Exercise brief
Please quote exactly the lines below from the line containing "Clock buffer | 59 | 6.59" to the line containing "Tap cell | 216 | 2.19", both lines included, and nothing else.
++++
## src/rtl/iq_frame_streamer.sv

```systemverilog
`default_nettype none
// ============================================================================
// iq_frame_streamer : holds one frame of signed IQ samples, streams it on AXIS
// Rev 1.0
// ============================================================================
module iq_frame_streamer #(
  parameter int buffer_length = 10,
  parameter int index_bits    = 4,
  parameter int i_bits        = 12,
  parameter int q_bits        = 12
) (
  input  logic                  clk,
  input  logic                  rst_n,
  input  logic                  wr_en,
  input  logic [index_bits-1:0] wr_addr,
  input  logic [i_bits-1:0]     wr_i,
  input  logic [q_bits-1:0]     wr_q,
  input  logic                  start,
  output logic                  busy,
  output logic                  done,
  output logic                  m_axis_tvalid,
  output logic [i_bits-1:0]     xi,
  output logic [q_bits-1:0]     xq,
  output logic [index_bits-1:0] out_index,
  output logic                  tlast,
  input  logic                  s_axis_tready
);

  localparam int                c_w    = i_bits + q_bits;
  localparam logic [index_bits:0] c_len  = (index_bits+1)'(buffer_length);
  localparam logic [index_bits:0] c_last = (index_bits+1)'(buffer_length - 1);

  typedef enum logic [1:0] {
    ST_IDLE   = 2'd0,
    ST_STREAM = 2'd1,
    ST_DONE   = 2'd2
  } state_t;

  state_t                state_q, state_d;
  logic [index_bits:0]   rd_ptr_q, rd_ptr_d;
  logic                  tvalid_q, tvalid_d;
  logic [i_bits-1:0]     xi_q, xi_d;
  logic [q_bits-1:0]     xq_q, xq_d;
  logic [index_bits-1:0] idx_q, idx_d;
  logic                  tlast_q, tlast_d;
  logic [c_w-1:0]        mem_q [buffer_length];
  logic [c_w-1:0]        mem_d [buffer_length];

  logic                  w_wr_ok;
  logic                  w_load;
  logic                  w_xfer;
  logic [c_w-1:0]        w_rd_word;

  always_comb begin
    w_wr_ok   = wr_en && (state_q == ST_IDLE) && ({1'b0, wr_addr} < c_len);
    w_xfer    = tvalid_q && s_axis_tready;
    // rd_ptr is one bit wider, so the bound check stops loads once the frame is issued
    w_load    = (state_q == ST_STREAM) && (!tvalid_q || s_axis_tready) && (rd_ptr_q < c_len);
    w_rd_word = mem_q[rd_ptr_q[index_bits-1:0]];

    mem_d = mem_q;
    if (w_wr_ok) begin
      mem_d[wr_addr] = {wr_i, wr_q};
    end

    state_d  = state_q;
    rd_ptr_d = rd_ptr_q;
    tvalid_d = tvalid_q;
    xi_d     = xi_q;
    xq_d     = xq_q;
    idx_d    = idx_q;
    tlast_d  = tlast_q;

    case (state_q)
      ST_IDLE: begin
        if (start) begin
          state_d  = ST_STREAM;
          rd_ptr_d = '0;
        end
      end
      ST_STREAM: begin
        if (w_load) begin
          tvalid_d = 1'b1;
          xi_d     = w_rd_word[c_w-1:q_bits];
          xq_d     = w_rd_word[q_bits-1:0];
          idx_d    = rd_ptr_q[index_bits-1:0];
          tlast_d  = (rd_ptr_q == c_last);
          rd_ptr_d = rd_ptr_q + 1'b1;
        end else if (w_xfer) begin
          tvalid_d = 1'b0;
          if (tlast_q) begin
            state_d = ST_DONE;
          end
        end
      end
      ST_DONE: begin
        state_d = ST_IDLE;
      end
      default: begin
        state_d = ST_IDLE;
      end
    endcase
  end

  always_ff @(posedge clk) begin
    if (!rst_n) begin
      state_q  <= ST_IDLE;
      rd_ptr_q <= '0;
      tvalid_q <= 1'b0;
      xi_q     <= '0;
      xq_q     <= '0;
      idx_q    <= '0;
      tlast_q  <= 1'b0;
    end else begin
      state_q  <= state_d;
      rd_ptr_q <= rd_ptr_d;
      tvalid_q <= tvalid_d;
      xi_q     <= xi_d;
      xq_q     <= xq_d;
      idx_q    <= idx_d;
      tlast_q  <= tlast_d;
    end
  end

  // Sample storage survives reset so a restarted frame replays the same data
  always_ff @(posedge clk) begin
    mem_q <= mem_d;
  end

  assign busy          = (state_q != ST_IDLE);
  assign done          = (state_q == ST_DONE);
  assign m_axis_tvalid = tvalid_q;
  assign xi            = xi_q;
  assign xq            = xq_q;
  assign out_index     = idx_q;
  assign tlast         = tlast_q;

endmodule
`default_nettype wire

```

## config.mk

```make
export PLATFORM = sky130hd
export DESIGN_NAME = iq_frame_streamer
export DESIGN_NICKNAME = d
export VERILOG_FILES = /design/src/rtl/iq_frame_streamer.sv
export SDC_FILE = /design/constraint.sdc
export NUM_CORES = 1
export LEC_CHECK = 0
export BUFFER_PORTS_ARGS = -buffer_cell sky130_fd_sc_hd__buf_2
export CORE_MARGIN = 2
export CORE_UTILIZATION = 65
export CTS_BUF_LIST = sky130_fd_sc_hd__clkbuf_8
export DETAILED_ROUTE_END_ITERATION = 10
export GPL_TIMING_DRIVEN = 0
export PLACE_DENSITY = 0.85
export SLEW_MARGIN = 20
export SYNTH_ARGS = -nofsm -noshare
export SYNTH_HDL_FRONTEND = slang
export SYNTH_SLANG_ARGS = --single-unit
```

## constraint.sdc

```tcl
create_clock -name clk -period 5.7 [get_ports clk]
set_input_delay 1.14 -clock clk [delete_from_list [all_inputs] [get_ports clk]]
set_output_delay 1.14 -clock clk [all_outputs]
set_load 0.01 [all_outputs]
```

==> flow_metrics.tcl, run 1 <==
set metrics [dict create \
    cts_tree "built" \
    vias 5499 \
    dpl.cell_count 815 \
    place_area_mm2 0.0114 \
    initial_core_util_pct 66.2 \
    synth_seq_area_share_pct 75.8 \
    ys_warn_count 0 \
    finalWirelength_um 21500 \
    ff2ff_setup_slack_ps 3150 \
    die-area_mm2 0.0172 \
    synth-compound-area-share_pct 2.81 \
    finalSetupViolations 0 \
    synthAdderAreaFrac_pct 0.239 \
    crit_required_ps 5940 \
    yosys.area_share.simple_pct 3.55 \
    seq_power_share_pct 54.9 \
    hpwl_um 14000 \
    die_width_um 131 \
    grt_use_met1_pct 34.5 \
    drt_first_iter_violations 489 \
    ys_types 36 \
    clock_latency_ps 550 \
    h-tree-depth 2 \
    grt_usage_pct 26.3 \
    holdWs_ps 476 \
    muxShareOfSynthArea_pct 15.6 \
    grt_max_degree 15 \
    final_common_cell "edfxtp_1" \
    multiInputGateArea_mm2 0.00240 \
    routed_via_density 6.12 \
    holdCritPathClass "flop to flop" \
    whs_endpoint "tlast" \
    drv_slew 0 \
    clockBufferDepth 3 \
    drv_cap 0 \
    ys_ff_latch 277 \
    grt_first_pass_wirelength_um 32400 \
    drive_gt1_share_pct 37.2 \
    synth_area_per_cell_um2 20.4 \
    cts_setup_buffers 0 \
    yosys.area_share.xor_xnor_pct 0.167 \
    power.density_mw_per_mm2 331 \
    cts_hold_buf 0 \
    power_frac_clock_pct 41.0 \
    overflow 0 \
    core-area_mm2 0.0158 \
    rows 46 \
    hold_viol 0 \
    relSlewSlack_pct 39.0 \
    antenna_found_initial 0 \
    path_class "input port to flop" \
    num-nets-final 680 \
    grt_util_met3_pct 5.42 \
    whs_path_depth 2 \
    wl_per_cell_um 24.0 \
    crit_path_start_kind "input port" \
    drtAntennaViolNets 0 \
    post-route-min-period_ps 2610 \
    fillers 840 \
    port_buffers 64 \
    root_buffer "clkbuf_8" \
    power.total_w 0.00408 \
    cts_made_buffers 44 \
    switchingPower_w 0.000860 \
    skew_ps 19.1 \
    top_usage_layer "met2" \
    first_global_vias 5810 \
    die_h_um 131 \
    io_pins 65 \
    period_share_pct 45.8 \
    ir_drop_uv 213 \
    drt_pass1_iterations 5 \
    cts.sinks 277 \
    holdCritStartpoint "tlast" \
    routabilityCongestion 0.810 \
    worstMarginPinSlew_ps 914 \
    crit_fanout 8 \
    use_met2_pct 44.3 \
    worstPathArrival_ps 2850 \
    p_comb_share_pct 4.1 \
    clkTransAtPathRegs_ps 60 \
    synthCells 513 \
    syn_nets 548 \
    cts_resized 0 \
    p_leak_nw 4.17 \
    rsz0062_at_grt "false" \
    finalInstanceArea_mm2 0.0123 \
    synth_top_family_by_area "multiplexers" \
    p_int_w 0.00322 \
    synth_area_mm2 0.0105 \
    outcome "completed" \
    rr_worst_depth 6 \
    r2r-start "state_q[1]" \
    drc 0 \
    syn2layout_area_growth_pct 17.5 \
    fmaxAchievable_ghz 0.383 \
    netSwitchingFraction_pct 21.1 \
    ff_latch_area_mm2 0.00795 \
    regToRegEndpoint "mem_q[172]" \
    endpoint_kind "flop" \
    fin_cells 898 \
    mostFrequentLayoutCells "edfxtp_1 (240), buf_2 (68), clkbuf_8 (59), mux4_2 (48), dfxtp_1 (37)" \
]
-- logic make-up after synthesis --
family / after synthesis
AOI/OAI and AO/OA: 32
adders and majority gates: 2
xor gates and xnor gates: 2
and+or+nand+nor: 71
DFF: 277
buffers and inverters: 29
muxes: 100
-- synth_stat cells, drive strengths merged --
master	number	share of area, %
a2111oi	1	0.084
a21oi	4	0.19
a221o	24	2.3
a22oi	1	0.072
a41oi	1	0.084
and2b	1	0.072
and3	2	0.12
buf	18	1.4
clkbuf	7	0.26
clkinv	1	0.036
dfxtp	37	7.1
edfxtp	240	69
ha	2	0.24
inv	3	0.11
mux2	24	2.6
mux2i	28	2.7
mux4	48	10
nand2	4	0.14
nand2b	4	0.24
nand3	4	0.24
nand3b	1	0.072
nand4	3	0.18
nand4b	3	0.25
nor2	41	1.5
nor2b	1	0.060
nor3	4	0.19
nor3b	1	0.18
nor4	2	0.26
o21ai	1	0.084
xnor2	1	0.084
xor2	1	0.084
-- layout make-up --
class | instances | area share [%]
Inverter | 4 | 0.122
Sequential cell | 277 | 64.5
Clock buffer | 59 | 6.59
Clock inverter | 23 | 0.833
Antenna cell | 1 | 0.0203
Timing Repair Buffer | 86 | 4.73
Multi-Input combinational cell | 207 | 19.5
Buffer | 25 | 1.44
Tap cell | 216 | 2.19
-- registers in the layout, summed over array words and instances, names as in the netlist --
register and cells:
mem_q 240, xi 12, xq 12, rd_ptr_q 5, out_index 4, state_q 2
m_axis_tvalid 1, tlast 1
-- worst max-delay path: stages --
cell	delay, ps
buf_2	150
a21oi_1	190
nand4b_1	290
nor3_2	560
buf_4	290
buf_4	210
-- power by group through the flow --
stage	Clock (W)	Combinational (W)	Sequential [W]
final	0.00167	0.000166	0.00224
after CTS	0.00170	0.000166	0.00224
after global placement	0	0.000149	0.00228
after floorplan	0	0.0000791	0.00229
after detailed placement	0	0.000165	0.00228
after global routing	0.00178	0.000178	0.00224
-- through the flow --
step,util (%),setup TNS [ps],worst slack [ps]
after CTS,77.8,0,3100
after global routing,77.8,0,2980
after detailed placement,72.0,0,2580
after global placement,69.9,-15650,-653
after floorplan,-,0,1640
final,77.8,0,3090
++++
Task response
Clock buffer | 59 | 6.59
Clock inverter | 23 | 0.833
Antenna cell | 1 | 0.0203
Timing Repair Buffer | 86 | 4.73
Multi-Input combinational cell | 207 | 19.5
Buffer | 25 | 1.44
Tap cell | 216 | 2.19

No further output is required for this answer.